(Recorded data)
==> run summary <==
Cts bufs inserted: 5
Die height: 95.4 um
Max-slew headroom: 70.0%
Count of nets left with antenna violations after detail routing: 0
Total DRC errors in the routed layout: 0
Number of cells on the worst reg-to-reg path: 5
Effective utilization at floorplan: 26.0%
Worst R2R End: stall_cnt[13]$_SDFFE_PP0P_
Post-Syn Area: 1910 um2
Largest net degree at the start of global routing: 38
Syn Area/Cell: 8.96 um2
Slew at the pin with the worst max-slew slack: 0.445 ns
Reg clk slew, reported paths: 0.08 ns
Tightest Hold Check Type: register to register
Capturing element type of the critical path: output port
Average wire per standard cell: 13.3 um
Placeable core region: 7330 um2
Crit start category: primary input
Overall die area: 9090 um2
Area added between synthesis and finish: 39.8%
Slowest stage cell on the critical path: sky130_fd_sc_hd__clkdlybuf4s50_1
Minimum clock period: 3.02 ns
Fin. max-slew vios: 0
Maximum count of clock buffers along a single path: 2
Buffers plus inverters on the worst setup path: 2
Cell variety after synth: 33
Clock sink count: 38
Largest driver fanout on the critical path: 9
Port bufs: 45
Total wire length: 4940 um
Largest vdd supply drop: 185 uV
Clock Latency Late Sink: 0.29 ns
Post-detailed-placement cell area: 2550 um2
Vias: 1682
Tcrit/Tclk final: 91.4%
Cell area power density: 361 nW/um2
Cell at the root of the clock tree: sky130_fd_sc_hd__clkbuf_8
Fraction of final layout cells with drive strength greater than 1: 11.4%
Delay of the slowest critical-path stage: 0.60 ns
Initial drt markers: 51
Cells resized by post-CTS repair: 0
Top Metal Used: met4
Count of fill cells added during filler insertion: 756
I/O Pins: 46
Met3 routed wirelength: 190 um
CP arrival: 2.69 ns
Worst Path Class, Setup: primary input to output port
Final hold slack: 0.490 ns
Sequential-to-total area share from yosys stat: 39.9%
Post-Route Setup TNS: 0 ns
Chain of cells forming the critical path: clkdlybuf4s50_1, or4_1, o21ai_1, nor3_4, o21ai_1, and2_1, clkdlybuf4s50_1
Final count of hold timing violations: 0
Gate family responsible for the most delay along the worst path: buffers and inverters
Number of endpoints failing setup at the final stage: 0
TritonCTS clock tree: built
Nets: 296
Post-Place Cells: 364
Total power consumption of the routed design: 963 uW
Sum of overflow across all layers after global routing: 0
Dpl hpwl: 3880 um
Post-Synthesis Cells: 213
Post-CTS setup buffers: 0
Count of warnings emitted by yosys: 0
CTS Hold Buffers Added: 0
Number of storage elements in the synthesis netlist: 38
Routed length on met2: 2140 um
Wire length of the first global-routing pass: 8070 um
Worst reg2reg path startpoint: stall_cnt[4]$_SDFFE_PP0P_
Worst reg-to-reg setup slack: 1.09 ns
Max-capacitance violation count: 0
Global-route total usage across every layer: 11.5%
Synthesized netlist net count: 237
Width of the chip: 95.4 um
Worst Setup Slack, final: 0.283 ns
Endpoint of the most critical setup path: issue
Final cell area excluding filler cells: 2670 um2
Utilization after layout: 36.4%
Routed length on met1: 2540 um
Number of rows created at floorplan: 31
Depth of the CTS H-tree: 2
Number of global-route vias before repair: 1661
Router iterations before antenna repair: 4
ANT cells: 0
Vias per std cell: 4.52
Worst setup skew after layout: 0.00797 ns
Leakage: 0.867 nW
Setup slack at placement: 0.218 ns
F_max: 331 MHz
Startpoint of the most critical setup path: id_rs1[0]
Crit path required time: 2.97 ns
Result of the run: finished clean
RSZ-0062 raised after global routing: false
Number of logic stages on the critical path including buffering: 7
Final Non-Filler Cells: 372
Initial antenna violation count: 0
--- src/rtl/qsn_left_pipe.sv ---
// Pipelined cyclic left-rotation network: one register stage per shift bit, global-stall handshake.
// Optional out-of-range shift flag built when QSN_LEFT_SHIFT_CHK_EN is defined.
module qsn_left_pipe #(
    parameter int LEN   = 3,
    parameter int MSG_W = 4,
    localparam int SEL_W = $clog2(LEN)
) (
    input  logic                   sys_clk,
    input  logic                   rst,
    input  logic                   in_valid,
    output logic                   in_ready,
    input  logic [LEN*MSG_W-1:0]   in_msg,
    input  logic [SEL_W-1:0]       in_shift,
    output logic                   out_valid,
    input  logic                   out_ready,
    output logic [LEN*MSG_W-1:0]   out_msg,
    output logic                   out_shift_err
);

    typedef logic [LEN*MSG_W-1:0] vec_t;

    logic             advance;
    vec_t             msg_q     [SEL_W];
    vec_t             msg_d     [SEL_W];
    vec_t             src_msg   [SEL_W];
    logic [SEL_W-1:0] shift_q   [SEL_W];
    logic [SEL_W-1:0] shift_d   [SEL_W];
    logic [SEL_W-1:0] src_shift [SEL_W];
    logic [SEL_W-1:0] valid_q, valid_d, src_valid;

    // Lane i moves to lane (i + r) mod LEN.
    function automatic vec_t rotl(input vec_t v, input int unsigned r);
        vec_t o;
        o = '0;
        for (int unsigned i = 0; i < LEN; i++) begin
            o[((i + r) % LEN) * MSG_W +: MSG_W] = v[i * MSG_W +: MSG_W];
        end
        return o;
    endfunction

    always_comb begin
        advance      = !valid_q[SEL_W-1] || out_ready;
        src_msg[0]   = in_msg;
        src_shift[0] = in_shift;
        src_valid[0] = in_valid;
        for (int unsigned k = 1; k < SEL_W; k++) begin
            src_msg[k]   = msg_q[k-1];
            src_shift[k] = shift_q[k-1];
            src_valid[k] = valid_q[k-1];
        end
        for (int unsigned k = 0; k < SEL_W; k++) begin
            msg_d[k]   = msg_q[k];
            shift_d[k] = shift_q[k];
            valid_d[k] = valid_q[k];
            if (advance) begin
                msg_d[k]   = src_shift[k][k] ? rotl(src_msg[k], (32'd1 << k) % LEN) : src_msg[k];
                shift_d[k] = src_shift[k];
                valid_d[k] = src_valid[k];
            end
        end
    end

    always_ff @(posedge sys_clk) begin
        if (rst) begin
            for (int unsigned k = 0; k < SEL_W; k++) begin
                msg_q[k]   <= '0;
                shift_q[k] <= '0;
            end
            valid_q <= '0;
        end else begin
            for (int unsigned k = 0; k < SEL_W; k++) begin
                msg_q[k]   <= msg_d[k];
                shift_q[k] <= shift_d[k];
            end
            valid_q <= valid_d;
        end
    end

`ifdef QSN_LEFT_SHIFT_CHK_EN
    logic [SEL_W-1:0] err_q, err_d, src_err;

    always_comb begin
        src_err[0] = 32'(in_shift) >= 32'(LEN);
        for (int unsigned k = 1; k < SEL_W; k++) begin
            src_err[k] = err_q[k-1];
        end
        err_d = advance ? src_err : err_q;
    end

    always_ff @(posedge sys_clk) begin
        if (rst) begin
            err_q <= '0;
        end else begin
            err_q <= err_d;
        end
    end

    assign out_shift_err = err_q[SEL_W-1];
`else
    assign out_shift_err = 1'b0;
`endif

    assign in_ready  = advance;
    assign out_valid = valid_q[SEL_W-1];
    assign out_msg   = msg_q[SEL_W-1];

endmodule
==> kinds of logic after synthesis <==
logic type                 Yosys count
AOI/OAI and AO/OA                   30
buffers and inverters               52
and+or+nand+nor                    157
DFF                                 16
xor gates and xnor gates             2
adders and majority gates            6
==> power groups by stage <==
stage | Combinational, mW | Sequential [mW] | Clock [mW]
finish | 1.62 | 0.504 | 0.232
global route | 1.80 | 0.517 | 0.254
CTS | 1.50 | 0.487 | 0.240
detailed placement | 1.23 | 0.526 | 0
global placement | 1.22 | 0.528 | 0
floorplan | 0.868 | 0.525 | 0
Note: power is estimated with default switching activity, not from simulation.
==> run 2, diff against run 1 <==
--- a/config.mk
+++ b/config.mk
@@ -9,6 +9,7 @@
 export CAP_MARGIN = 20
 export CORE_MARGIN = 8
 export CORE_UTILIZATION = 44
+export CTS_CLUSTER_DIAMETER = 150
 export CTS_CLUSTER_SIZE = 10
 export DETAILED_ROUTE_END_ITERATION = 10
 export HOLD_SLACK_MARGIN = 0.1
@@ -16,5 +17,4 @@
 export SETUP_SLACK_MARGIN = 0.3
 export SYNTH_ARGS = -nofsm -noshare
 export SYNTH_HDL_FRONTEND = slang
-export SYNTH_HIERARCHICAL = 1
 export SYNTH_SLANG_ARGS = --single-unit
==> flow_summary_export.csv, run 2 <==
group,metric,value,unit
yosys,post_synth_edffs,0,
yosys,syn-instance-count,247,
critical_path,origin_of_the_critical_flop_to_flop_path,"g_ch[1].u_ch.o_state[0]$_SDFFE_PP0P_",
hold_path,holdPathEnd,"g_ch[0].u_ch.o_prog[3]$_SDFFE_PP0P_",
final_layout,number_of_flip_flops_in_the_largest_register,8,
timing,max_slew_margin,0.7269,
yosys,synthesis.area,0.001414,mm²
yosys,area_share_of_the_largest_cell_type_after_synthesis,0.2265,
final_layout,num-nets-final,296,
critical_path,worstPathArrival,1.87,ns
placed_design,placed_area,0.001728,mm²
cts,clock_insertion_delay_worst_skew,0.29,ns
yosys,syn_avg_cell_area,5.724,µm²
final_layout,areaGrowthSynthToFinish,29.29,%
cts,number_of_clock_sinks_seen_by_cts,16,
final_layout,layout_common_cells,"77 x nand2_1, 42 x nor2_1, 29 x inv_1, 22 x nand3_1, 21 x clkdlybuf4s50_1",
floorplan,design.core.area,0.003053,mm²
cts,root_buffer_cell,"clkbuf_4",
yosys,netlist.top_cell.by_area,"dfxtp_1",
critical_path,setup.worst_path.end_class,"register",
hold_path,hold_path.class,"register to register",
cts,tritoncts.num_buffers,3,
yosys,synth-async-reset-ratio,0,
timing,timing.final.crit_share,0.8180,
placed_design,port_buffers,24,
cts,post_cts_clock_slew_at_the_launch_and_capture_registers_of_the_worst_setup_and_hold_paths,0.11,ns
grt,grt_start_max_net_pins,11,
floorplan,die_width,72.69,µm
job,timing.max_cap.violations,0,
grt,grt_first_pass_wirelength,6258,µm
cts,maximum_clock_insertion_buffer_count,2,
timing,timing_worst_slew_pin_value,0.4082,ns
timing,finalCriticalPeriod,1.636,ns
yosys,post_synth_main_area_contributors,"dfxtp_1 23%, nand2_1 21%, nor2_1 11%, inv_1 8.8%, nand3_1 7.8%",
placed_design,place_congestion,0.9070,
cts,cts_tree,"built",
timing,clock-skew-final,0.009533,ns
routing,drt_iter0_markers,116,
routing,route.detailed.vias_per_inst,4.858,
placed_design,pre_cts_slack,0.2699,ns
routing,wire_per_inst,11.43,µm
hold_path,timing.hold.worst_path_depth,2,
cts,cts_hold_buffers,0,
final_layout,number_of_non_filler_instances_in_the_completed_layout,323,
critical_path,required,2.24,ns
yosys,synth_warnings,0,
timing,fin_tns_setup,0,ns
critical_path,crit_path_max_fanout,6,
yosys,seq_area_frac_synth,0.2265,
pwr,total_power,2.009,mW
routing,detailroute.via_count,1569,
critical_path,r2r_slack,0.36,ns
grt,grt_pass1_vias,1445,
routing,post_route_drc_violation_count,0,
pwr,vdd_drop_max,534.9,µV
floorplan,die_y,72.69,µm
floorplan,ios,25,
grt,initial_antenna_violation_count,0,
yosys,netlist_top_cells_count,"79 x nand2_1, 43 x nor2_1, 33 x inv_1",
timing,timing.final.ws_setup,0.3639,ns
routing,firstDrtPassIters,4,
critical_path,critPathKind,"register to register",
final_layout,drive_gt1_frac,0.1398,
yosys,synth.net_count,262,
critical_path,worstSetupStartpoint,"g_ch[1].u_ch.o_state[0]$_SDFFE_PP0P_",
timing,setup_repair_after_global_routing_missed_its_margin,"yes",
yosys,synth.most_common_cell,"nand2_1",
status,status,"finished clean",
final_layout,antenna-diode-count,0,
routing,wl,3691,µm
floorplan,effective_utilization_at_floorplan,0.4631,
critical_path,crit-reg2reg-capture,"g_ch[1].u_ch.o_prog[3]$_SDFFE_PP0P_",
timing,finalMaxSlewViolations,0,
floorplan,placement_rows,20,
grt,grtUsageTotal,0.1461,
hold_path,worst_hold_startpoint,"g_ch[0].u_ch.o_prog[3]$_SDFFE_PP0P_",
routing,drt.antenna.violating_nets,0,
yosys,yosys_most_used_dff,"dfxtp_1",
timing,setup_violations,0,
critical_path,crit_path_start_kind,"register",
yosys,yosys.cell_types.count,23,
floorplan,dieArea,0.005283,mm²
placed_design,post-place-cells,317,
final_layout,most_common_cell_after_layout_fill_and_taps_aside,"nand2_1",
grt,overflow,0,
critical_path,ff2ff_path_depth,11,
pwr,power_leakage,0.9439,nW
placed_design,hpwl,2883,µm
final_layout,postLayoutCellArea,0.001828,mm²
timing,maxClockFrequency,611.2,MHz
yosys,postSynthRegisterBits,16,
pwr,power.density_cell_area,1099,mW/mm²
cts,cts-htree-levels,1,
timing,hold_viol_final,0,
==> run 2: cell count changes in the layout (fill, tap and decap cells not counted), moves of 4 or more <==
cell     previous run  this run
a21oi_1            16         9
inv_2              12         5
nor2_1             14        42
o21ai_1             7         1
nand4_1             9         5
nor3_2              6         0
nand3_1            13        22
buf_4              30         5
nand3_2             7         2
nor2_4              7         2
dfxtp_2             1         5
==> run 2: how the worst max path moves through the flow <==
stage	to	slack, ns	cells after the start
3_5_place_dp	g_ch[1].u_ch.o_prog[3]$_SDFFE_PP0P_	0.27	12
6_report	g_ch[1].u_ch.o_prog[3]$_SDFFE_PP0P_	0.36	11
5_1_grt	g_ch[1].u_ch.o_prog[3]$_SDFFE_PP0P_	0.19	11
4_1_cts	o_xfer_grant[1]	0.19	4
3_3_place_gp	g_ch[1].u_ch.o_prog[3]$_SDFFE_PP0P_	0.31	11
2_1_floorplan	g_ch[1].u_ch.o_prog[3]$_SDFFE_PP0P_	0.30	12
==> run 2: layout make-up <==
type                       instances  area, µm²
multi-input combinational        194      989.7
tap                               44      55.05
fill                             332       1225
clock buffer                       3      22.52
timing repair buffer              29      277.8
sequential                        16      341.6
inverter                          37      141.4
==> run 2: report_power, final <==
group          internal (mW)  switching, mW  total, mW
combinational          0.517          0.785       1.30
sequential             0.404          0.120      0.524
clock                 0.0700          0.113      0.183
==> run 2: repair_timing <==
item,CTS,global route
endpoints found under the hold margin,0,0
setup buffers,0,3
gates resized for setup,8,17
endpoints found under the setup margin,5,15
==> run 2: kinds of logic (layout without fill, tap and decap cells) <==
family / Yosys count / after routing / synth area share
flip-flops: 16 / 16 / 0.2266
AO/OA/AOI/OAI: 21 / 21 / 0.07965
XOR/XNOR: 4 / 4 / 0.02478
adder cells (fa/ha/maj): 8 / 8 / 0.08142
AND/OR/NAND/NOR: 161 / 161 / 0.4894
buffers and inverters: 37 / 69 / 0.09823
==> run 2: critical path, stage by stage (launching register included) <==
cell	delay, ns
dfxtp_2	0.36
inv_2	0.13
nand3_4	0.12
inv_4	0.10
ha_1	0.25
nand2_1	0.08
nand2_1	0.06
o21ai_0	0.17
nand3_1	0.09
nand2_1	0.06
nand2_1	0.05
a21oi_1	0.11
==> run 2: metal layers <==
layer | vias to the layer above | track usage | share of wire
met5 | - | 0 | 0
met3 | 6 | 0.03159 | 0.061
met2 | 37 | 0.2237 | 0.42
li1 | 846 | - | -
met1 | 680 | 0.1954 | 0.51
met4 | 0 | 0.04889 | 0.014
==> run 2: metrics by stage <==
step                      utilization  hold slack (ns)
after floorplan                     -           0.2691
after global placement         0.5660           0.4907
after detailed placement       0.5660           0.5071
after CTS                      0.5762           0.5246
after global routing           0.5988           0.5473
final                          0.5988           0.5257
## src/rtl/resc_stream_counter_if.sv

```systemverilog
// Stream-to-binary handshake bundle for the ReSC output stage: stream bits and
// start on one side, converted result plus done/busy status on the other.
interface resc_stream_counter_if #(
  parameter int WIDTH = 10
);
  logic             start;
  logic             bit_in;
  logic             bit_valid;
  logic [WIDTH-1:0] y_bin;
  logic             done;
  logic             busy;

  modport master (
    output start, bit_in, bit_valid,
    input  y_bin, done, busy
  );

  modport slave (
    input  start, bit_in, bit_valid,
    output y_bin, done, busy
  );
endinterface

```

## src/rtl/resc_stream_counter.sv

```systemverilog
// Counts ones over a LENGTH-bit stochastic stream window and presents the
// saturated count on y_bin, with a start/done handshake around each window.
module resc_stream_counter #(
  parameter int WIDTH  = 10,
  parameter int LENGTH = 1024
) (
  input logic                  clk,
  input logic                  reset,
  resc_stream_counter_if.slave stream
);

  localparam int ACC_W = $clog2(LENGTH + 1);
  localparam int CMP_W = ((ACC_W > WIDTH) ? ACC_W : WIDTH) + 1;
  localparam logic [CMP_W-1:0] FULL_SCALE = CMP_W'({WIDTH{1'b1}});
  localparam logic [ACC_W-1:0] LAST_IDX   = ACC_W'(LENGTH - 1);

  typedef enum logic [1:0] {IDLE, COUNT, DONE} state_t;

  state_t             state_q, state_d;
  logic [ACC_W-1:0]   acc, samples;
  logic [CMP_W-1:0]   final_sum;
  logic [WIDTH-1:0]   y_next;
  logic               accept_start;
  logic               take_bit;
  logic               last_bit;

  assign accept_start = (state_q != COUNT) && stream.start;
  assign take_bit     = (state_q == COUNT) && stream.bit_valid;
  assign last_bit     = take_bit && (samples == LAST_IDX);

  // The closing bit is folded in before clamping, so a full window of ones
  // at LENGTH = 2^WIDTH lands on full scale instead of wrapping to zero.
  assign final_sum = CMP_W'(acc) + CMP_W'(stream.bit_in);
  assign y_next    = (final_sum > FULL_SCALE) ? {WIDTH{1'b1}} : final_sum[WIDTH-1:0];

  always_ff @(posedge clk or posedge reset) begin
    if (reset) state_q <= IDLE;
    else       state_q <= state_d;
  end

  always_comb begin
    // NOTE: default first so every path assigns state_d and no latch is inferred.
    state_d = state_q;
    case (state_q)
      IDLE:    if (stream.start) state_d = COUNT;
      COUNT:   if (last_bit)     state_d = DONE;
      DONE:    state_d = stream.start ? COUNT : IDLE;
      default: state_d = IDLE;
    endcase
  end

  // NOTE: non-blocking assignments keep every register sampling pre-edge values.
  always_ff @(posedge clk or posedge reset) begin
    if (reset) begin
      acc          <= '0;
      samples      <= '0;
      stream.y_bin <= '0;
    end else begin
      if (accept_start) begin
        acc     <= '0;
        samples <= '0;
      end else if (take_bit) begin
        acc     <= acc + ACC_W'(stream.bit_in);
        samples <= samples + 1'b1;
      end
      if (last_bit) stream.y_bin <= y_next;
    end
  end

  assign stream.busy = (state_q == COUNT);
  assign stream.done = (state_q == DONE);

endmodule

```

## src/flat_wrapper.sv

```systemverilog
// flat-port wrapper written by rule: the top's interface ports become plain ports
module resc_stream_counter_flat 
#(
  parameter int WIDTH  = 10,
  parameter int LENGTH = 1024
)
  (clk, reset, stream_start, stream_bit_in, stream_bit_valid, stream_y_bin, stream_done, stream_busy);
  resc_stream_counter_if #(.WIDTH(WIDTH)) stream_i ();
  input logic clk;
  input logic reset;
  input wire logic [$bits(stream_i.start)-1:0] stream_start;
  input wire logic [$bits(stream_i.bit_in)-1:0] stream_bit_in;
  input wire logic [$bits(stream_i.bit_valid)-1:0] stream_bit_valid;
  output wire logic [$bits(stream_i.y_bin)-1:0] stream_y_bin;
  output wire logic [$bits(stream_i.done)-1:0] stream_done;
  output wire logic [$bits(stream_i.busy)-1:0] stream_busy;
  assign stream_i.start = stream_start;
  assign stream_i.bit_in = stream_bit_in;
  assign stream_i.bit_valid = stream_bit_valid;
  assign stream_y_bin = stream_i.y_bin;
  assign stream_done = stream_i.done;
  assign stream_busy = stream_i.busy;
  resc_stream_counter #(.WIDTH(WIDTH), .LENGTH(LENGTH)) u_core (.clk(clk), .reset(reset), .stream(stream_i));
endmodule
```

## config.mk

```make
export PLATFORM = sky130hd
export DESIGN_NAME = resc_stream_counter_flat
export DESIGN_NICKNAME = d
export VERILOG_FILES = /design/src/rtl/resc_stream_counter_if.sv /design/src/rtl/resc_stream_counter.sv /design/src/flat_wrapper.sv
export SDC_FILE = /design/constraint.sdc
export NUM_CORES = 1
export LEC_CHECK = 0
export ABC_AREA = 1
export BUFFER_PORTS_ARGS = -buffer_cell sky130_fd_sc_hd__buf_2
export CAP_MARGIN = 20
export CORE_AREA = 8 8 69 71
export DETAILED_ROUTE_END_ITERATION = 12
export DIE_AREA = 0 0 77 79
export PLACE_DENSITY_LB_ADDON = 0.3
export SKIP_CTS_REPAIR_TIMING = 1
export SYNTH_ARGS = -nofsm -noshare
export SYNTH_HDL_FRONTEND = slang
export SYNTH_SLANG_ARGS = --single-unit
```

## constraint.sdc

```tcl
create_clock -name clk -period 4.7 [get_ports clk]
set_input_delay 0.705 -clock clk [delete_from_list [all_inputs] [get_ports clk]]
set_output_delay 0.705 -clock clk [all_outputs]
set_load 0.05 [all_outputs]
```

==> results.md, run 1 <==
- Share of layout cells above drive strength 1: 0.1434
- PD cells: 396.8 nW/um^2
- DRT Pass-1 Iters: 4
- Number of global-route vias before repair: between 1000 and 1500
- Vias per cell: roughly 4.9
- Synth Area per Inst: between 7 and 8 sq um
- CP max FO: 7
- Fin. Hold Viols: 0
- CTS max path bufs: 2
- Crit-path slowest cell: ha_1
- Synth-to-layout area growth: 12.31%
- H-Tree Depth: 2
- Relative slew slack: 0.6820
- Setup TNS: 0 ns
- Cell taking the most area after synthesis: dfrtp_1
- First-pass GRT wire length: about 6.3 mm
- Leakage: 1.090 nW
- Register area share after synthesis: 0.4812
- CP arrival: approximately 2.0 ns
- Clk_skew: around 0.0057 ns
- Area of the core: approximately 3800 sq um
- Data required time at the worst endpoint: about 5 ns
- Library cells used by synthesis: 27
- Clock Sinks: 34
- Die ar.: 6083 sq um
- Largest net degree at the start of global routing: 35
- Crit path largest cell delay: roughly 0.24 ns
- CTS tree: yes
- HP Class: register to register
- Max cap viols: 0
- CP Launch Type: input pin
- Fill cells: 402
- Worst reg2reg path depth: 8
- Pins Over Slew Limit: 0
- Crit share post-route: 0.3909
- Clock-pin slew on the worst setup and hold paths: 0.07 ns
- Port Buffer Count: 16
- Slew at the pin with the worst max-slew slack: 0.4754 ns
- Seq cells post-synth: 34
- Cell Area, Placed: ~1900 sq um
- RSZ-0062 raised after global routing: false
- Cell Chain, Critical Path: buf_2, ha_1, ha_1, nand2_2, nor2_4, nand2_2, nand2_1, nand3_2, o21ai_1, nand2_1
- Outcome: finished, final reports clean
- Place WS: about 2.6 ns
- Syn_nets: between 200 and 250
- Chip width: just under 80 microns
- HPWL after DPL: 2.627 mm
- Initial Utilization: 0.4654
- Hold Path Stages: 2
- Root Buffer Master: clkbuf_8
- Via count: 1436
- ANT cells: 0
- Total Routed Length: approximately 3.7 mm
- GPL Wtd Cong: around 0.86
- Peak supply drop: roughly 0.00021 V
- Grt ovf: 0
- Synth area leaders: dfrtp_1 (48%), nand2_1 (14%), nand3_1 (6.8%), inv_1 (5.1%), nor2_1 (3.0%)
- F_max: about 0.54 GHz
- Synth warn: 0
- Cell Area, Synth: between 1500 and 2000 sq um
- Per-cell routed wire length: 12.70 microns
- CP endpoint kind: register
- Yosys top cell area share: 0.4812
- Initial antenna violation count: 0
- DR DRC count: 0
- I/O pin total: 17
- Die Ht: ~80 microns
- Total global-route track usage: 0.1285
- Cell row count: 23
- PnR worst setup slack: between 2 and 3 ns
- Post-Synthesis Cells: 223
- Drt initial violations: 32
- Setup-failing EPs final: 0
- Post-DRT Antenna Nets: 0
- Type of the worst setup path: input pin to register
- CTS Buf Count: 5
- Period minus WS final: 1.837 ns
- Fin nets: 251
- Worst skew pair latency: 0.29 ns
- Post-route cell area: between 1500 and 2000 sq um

* **Instructions to follow**
The word "kinds" appears in some lines of the data. Copy every one of those lines.

* **Written reply**
==> kinds of logic after synthesis <==
==> run 2: kinds of logic (layout without fill, tap and decap cells) <==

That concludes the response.